— PROBLEM DESCRIPTION —
In the entries below, find the line with "573 | 16300 |" and the line with "-- through the"; give again those lines and every line between them, exactly.

— RECORDS TO USE —
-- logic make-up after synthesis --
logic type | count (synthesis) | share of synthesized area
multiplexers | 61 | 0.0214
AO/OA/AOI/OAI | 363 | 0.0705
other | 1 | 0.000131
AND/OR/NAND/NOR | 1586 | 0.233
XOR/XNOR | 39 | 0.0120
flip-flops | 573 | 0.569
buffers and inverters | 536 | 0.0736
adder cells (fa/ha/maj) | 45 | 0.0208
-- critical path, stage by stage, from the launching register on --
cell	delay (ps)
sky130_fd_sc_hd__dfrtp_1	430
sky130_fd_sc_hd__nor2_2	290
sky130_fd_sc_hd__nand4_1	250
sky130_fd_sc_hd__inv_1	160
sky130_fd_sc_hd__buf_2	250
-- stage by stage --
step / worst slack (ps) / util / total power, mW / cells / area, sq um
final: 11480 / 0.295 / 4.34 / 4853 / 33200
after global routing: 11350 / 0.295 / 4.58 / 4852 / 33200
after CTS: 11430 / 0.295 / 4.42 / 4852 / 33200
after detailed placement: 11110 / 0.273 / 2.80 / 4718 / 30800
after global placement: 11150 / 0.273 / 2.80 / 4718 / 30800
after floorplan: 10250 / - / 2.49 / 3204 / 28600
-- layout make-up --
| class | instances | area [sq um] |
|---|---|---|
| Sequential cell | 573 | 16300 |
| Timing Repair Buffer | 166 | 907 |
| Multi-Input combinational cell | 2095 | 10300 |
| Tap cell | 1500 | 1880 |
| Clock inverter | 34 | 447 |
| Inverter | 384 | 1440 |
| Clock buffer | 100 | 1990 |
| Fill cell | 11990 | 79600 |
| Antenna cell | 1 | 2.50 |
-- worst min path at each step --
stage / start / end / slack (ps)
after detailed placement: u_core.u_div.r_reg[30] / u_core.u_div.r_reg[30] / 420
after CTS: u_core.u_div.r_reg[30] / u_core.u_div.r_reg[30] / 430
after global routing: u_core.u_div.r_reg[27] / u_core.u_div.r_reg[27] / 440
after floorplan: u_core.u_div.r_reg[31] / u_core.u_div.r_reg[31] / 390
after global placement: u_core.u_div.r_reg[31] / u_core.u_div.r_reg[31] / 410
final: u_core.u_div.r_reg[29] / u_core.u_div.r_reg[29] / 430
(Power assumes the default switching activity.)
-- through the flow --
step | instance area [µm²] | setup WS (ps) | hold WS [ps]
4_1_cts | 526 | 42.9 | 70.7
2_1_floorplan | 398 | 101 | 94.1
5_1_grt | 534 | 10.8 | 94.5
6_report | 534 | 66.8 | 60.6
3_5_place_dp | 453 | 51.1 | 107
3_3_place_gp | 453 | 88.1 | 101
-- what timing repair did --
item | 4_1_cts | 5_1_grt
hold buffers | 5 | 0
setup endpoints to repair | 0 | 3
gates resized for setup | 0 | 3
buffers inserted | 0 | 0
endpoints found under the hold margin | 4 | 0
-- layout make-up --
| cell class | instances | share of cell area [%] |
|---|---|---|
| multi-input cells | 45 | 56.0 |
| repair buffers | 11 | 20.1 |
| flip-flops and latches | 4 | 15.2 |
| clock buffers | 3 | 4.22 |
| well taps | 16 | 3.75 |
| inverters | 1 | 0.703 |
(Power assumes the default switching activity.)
===== config.mk =====
export PLATFORM = sky130hd
export DESIGN_NAME = motion_light_spotlight_controller_flat
export DESIGN_NICKNAME = d
export VERILOG_FILES = /design/src/mlsc_pkg.sv /design/src/mlsc_if.sv /design/src/mlsc_cfg_regs.sv /design/src/mlsc_core.sv /design/src/motion_light_spotlight_controller.sv /design/src/flat_wrapper.sv
export SDC_FILE = /design/constraint.sdc
export NUM_CORES = 1
export LEC_CHECK = 0
export BUFFER_PORTS_ARGS = -buffer_cell sky130_fd_sc_hd__buf_2
export CAP_MARGIN = 20
export CORE_MARGIN = 2
export CORE_UTILIZATION = 54
export DETAILED_ROUTE_END_ITERATION = 8
export PLACE_DENSITY = 0.75
export SETUP_SLACK_MARGIN = 0.02
export SLEW_MARGIN = 15
export SYNTH_ARGS = -nofsm -noshare
export SYNTH_HDL_FRONTEND = slang
export SYNTH_HIERARCHICAL = 1
export SYNTH_SLANG_ARGS = --single-unit

===== constraint.sdc =====
create_clock -name clock -period 2.8 [get_ports clock]
set_clock_uncertainty 0.05 [all_clocks]
set_input_delay 0 -clock clock [delete_from_list [all_inputs] [get_ports clock]]
set_output_delay 0 -clock clock [all_outputs]
set_load 0.02 [all_outputs]
[src/hdl/hcd_pkg.sv]
// Shared types and constants for the chunked body dechunker.
// Holds request, result, configuration and parser state types and the phase codes.
// No dependencies.
package hcd_pkg;

  localparam logic [7:0] CHR_CR    = 8'h0D;
  localparam logic [7:0] CHR_LF    = 8'h0A;
  localparam logic [7:0] CHR_SEMI  = 8'h3B;
  localparam logic [7:0] CHR_SPACE = 8'h20;
  localparam logic [7:0] CHR_TAB   = 8'h09;

  localparam logic [2:0] PH_LEAD  = 3'd0;
  localparam logic [2:0] PH_NUM   = 3'd1;
  localparam logic [2:0] PH_OPT   = 3'd2;
  localparam logic [2:0] PH_HCRLF = 3'd3;
  localparam logic [2:0] PH_DATA  = 3'd4;
  localparam logic [2:0] PH_DCR   = 3'd5;
  localparam logic [2:0] PH_DLF   = 3'd6;
  localparam logic [2:0] PH_RAW   = 3'd7;

  localparam logic [0:0] REG_BROKEN_MODE = 1'd0;
  localparam logic [0:0] REG_GOOD_LIMIT  = 1'd1;

  typedef struct packed {
    logic [7:0] data_byte;
    logic       restart;
    logic       segment_last;
  } hcd_req_t;

  typedef struct packed {
    logic [7:0] payload_byte;
    logic       payload_valid;
    logic       raw_passthrough;
    logic       chunk_last;
    logic       body_end;
    logic       end_misplaced;
  } hcd_res_t;

  typedef struct packed {
    logic [0:0]  index;
    logic [15:0] data;
  } hcd_cfg_t;

  typedef struct packed {
    logic [2:0]  phase;
    logic [31:0] remaining;
    logic [15:0] good_left;
  } hcd_state_t;

  typedef struct packed {
    logic        broken_mode;
    logic [15:0] good_limit;
  } hcd_ctrl_t;

endpackage

[src/hdl/hcd_stream_if.sv]
// Valid/ready channel carrying one payload of type T per request.
// Depends on nothing; payload types come from hcd_pkg at the instantiation.
interface hcd_stream_if #(
  parameter type T = logic
) ();
  logic valid;
  logic ready;
  T     payload;

  modport source (output valid, output payload, input ready);
  modport sink   (input valid, input payload, output ready);
endinterface

[src/hdl/hcd_parse.sv]
// One-byte parser step: next parser state and result from current state and a request.
// Depends on hcd_pkg.
module hcd_parse import hcd_pkg::*; (
  input  hcd_state_t state_i,
  input  hcd_req_t   req_i,
  input  hcd_ctrl_t  ctrl_i,
  output hcd_state_t state_o,
  output hcd_res_t   res_o
);

  function automatic logic [3:0] hex_value(input logic [7:0] c);
    logic [3:0] v;
    v = 4'd0;
    if (c >= 8'h30 && c <= 8'h39) v = c[3:0];
    else if ((c >= 8'h61 && c <= 8'h66) || (c >= 8'h41 && c <= 8'h46)) v = c[3:0] + 4'd9;
    return v;
  endfunction

  logic [7:0]  c;
  logic        is_blank;
  logic        is_crlf;
  logic [3:0]  hex;
  logic [2:0]  ph;
  logic [31:0] rem;
  logic [15:0] gcl;
  logic        dlf_take;
  logic        dlf_raw;
  hcd_res_t    res;

  assign c        = req_i.data_byte;
  assign is_blank = (c == CHR_SPACE) || (c == CHR_TAB);
  assign is_crlf  = (c == CHR_CR) || (c == CHR_LF);
  assign hex      = hex_value(c);

  always_comb begin
    ph  = state_i.phase;
    rem = state_i.remaining;
    gcl = state_i.good_left;
    res = '0;
    if (req_i.restart) begin
      ph  = PH_LEAD;
      rem = '0;
      gcl = ctrl_i.good_limit;
    end
    if (ctrl_i.broken_mode && gcl == '0) begin
      ph = PH_RAW;
    end
    dlf_take = ctrl_i.broken_mode && (gcl != '0);
    dlf_raw  = dlf_take && (gcl == 16'd1);

    unique case (ph)
      PH_LEAD: begin
        if (!is_blank && !is_crlf) begin
          if (c == CHR_SEMI) begin
            ph = PH_OPT;
          end else begin
            ph  = PH_NUM;
            rem = {rem[27:0], hex};
          end
        end
      end
      PH_NUM, PH_OPT: begin
        if (c == CHR_CR) begin
          ph = PH_HCRLF;
        end else if (c == CHR_LF) begin
          if (rem != '0) begin
            ph = PH_DATA;
          end else begin
            ph                = PH_LEAD;
            res.body_end      = 1'b1;
            res.end_misplaced = !req_i.segment_last;
          end
        end else if (c == CHR_SEMI || is_blank) begin
          ph = PH_OPT;
        end else if (ph == PH_NUM) begin
          rem = {rem[27:0], hex};
        end
      end
      PH_HCRLF: begin
        if (rem != '0) begin
          ph = PH_DATA;
        end else begin
          ph                = PH_LEAD;
          res.body_end      = 1'b1;
          res.end_misplaced = !req_i.segment_last;
        end
      end
      PH_DATA: begin
        res.payload_byte  = c;
        res.payload_valid = 1'b1;
        if (rem == 32'd1) begin
          ph             = PH_DCR;
          res.chunk_last = 1'b1;
        end
        rem = rem - 32'd1;
      end
      PH_DCR, PH_DLF: begin
        if (ph == PH_DCR && c != CHR_LF) begin
          ph = PH_DLF;
        end else begin
          if (dlf_take) gcl = gcl - 16'd1;
          if (dlf_raw) begin
            ph = PH_RAW;
          end else begin
            ph  = PH_LEAD;
            rem = '0;
          end
          if (!is_crlf) begin
            if (dlf_raw) begin
              res.payload_byte    = c;
              res.payload_valid   = 1'b1;
              res.raw_passthrough = 1'b1;
            end else if (!is_blank) begin
              if (c == CHR_SEMI) begin
                ph = PH_OPT;
              end else begin
                ph  = PH_NUM;
                rem = {28'd0, hex};
              end
            end
          end
        end
      end
      default: begin
        res.payload_byte    = c;
        res.payload_valid   = 1'b1;
        res.raw_passthrough = 1'b1;
      end
    endcase
  end

  assign state_o.phase     = ph;
  assign state_o.remaining = rem;
  assign state_o.good_left = gcl;
  assign res_o             = res;

endmodule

— ANSWER TO THE EXERCISE —
| Sequential cell | 573 | 16300 |
| Timing Repair Buffer | 166 | 907 |
| Multi-Input combinational cell | 2095 | 10300 |
| Tap cell | 1500 | 1880 |
| Clock inverter | 34 | 447 |
| Inverter | 384 | 1440 |
| Clock buffer | 100 | 1990 |
| Fill cell | 11990 | 79600 |
| Antenna cell | 1 | 2.50 |
-- worst min path at each step --
stage / start / end / slack (ps)
after detailed placement: u_core.u_div.r_reg[30] / u_core.u_div.r_reg[30] / 420
after CTS: u_core.u_div.r_reg[30] / u_core.u_div.r_reg[30] / 430
after global routing: u_core.u_div.r_reg[27] / u_core.u_div.r_reg[27] / 440
after floorplan: u_core.u_div.r_reg[31] / u_core.u_div.r_reg[31] / 390
after global placement: u_core.u_div.r_reg[31] / u_core.u_div.r_reg[31] / 410
final: u_core.u_div.r_reg[29] / u_core.u_div.r_reg[29] / 430
(Power assumes the default switching activity.)
-- through the flow --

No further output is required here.